------ Recorded data

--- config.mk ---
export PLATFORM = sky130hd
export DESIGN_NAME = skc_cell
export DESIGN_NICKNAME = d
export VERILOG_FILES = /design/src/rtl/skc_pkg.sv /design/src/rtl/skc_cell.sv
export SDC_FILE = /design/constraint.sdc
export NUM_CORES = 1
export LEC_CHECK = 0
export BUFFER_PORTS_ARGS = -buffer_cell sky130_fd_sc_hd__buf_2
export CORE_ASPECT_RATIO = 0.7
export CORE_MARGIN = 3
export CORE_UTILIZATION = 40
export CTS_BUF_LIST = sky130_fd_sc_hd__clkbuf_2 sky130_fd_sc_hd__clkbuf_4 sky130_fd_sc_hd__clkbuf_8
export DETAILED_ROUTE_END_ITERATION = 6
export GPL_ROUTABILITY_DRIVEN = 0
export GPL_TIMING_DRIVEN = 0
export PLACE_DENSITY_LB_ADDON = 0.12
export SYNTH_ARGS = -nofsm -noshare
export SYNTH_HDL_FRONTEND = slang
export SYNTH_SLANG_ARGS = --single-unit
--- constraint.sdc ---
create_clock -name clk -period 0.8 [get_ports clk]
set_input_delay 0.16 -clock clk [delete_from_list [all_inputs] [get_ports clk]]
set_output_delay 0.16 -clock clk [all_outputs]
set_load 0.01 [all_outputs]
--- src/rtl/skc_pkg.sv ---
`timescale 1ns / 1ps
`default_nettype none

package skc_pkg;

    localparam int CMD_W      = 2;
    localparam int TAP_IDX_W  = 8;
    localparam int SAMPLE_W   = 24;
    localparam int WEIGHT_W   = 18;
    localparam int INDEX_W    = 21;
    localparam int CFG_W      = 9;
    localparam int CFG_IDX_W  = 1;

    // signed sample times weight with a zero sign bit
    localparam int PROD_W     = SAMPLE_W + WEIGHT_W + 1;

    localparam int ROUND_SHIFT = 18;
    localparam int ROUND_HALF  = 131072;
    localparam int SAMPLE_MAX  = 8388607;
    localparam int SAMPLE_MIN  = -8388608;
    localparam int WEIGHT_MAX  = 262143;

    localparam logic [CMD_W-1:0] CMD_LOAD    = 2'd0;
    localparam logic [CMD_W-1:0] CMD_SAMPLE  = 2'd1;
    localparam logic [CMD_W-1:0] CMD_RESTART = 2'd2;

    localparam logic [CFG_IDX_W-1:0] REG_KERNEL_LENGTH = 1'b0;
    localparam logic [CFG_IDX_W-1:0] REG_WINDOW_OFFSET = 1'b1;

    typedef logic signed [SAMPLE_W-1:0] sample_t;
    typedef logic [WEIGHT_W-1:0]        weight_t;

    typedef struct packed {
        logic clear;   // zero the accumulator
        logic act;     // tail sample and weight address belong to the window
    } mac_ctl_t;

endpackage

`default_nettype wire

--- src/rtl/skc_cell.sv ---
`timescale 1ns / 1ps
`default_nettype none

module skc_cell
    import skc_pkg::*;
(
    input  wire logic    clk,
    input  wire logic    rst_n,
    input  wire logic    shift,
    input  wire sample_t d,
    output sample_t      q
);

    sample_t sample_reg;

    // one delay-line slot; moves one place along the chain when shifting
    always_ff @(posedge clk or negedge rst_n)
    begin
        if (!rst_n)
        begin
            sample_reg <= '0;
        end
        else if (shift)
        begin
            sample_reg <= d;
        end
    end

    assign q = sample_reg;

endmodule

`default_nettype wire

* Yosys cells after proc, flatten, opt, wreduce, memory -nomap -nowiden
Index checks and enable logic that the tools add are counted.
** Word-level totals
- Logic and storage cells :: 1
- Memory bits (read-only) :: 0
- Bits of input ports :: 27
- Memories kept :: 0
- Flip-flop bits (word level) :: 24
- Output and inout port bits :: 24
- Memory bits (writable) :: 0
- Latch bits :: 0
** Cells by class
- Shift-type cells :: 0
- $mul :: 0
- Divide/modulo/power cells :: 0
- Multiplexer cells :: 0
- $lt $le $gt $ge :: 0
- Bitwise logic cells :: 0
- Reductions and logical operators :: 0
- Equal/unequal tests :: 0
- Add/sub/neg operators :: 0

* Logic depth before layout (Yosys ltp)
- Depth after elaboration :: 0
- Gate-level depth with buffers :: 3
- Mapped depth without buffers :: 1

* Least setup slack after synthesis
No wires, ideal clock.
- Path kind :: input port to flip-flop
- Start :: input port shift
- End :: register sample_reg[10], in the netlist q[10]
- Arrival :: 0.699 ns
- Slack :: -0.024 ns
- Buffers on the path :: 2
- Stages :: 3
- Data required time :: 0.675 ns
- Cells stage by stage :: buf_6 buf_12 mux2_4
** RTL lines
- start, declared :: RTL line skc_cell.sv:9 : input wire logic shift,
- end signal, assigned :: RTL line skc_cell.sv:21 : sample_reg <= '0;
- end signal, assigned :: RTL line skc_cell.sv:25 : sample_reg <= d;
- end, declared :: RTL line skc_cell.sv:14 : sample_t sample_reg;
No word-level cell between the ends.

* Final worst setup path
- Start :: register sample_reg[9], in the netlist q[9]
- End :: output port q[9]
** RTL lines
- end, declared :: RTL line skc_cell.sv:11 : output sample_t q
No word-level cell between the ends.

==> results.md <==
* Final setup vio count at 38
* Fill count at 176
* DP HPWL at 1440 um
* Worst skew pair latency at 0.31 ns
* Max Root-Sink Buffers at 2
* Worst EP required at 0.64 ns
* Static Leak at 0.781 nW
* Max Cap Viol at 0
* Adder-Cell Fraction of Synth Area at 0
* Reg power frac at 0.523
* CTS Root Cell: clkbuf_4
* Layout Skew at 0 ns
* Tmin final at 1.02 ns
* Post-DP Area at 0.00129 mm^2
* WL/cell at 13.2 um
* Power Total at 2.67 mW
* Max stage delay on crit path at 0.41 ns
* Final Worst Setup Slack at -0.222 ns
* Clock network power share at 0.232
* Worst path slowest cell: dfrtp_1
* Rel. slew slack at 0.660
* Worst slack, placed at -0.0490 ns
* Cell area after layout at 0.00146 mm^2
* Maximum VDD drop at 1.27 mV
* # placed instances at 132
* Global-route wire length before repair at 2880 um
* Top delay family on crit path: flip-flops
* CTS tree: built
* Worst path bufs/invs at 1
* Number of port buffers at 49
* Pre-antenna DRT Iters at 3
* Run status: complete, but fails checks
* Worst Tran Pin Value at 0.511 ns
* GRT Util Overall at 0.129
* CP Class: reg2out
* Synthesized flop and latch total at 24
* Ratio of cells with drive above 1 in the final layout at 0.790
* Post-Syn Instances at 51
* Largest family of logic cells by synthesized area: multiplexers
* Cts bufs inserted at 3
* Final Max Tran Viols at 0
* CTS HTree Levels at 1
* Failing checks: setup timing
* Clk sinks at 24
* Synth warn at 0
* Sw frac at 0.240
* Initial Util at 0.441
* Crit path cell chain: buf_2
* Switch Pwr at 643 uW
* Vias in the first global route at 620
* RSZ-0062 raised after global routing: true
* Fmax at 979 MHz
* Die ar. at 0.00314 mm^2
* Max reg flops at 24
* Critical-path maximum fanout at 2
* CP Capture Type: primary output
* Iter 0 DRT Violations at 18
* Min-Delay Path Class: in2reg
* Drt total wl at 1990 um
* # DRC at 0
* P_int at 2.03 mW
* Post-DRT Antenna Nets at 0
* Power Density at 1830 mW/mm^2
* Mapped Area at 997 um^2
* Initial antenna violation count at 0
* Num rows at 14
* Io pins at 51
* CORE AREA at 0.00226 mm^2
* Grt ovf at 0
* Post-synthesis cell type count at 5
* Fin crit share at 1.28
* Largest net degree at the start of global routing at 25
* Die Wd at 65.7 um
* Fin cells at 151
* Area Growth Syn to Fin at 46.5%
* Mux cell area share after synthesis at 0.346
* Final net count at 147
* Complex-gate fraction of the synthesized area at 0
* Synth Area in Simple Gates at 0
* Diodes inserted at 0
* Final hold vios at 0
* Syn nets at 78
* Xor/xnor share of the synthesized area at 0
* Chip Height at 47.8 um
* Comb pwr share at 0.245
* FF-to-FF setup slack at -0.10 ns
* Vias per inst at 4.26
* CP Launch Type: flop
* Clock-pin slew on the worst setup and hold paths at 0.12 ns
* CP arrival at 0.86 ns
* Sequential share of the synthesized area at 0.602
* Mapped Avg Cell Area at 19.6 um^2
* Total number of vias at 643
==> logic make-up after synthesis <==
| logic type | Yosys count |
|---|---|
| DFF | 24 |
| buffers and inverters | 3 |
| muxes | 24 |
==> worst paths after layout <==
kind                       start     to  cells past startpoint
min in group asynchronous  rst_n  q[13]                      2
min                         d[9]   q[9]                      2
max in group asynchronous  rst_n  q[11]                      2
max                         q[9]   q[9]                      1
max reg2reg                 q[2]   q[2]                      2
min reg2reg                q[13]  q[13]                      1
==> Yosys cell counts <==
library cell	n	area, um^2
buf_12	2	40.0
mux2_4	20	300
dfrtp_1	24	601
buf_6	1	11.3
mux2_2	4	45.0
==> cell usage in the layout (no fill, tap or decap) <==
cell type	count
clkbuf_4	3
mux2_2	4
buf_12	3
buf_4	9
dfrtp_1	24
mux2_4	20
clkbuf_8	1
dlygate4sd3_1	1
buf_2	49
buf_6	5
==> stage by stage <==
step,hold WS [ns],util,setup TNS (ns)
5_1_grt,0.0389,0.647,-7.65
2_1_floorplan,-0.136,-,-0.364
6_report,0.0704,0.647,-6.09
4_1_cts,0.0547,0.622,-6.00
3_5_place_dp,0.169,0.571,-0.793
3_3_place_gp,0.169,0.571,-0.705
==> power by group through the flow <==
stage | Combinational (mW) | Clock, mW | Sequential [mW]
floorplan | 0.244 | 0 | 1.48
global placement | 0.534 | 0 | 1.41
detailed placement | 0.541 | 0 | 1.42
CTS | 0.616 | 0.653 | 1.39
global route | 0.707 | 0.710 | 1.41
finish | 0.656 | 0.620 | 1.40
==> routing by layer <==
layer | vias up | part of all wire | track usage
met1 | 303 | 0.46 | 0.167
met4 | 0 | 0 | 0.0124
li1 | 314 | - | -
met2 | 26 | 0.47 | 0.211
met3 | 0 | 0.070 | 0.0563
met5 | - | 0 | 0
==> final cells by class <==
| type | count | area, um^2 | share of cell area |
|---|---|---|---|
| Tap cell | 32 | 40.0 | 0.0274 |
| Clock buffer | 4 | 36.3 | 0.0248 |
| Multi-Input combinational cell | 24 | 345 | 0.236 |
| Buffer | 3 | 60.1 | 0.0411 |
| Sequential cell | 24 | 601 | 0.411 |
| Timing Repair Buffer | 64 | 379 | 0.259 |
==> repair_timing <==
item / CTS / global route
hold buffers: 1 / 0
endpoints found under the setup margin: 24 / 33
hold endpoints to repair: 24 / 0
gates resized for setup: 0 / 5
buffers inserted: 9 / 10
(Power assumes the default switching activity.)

------------

_Required action:_ In the listing above, find the line containing "chain when shifting" and the line containing "Index checks and", then retype both and every line between them exactly, with nothing else.

_The answer:_
    // one delay-line slot; moves one place along the chain when shifting
    always_ff @(posedge clk or negedge rst_n)
    begin
        if (!rst_n)
        begin
            sample_reg <= '0;
        end
        else if (shift)
        begin
            sample_reg <= d;
        end
    end

    assign q = sample_reg;

endmodule

`default_nettype wire

* Yosys cells after proc, flatten, opt, wreduce, memory -nomap -nowiden
Index checks and enable logic that the tools add are counted.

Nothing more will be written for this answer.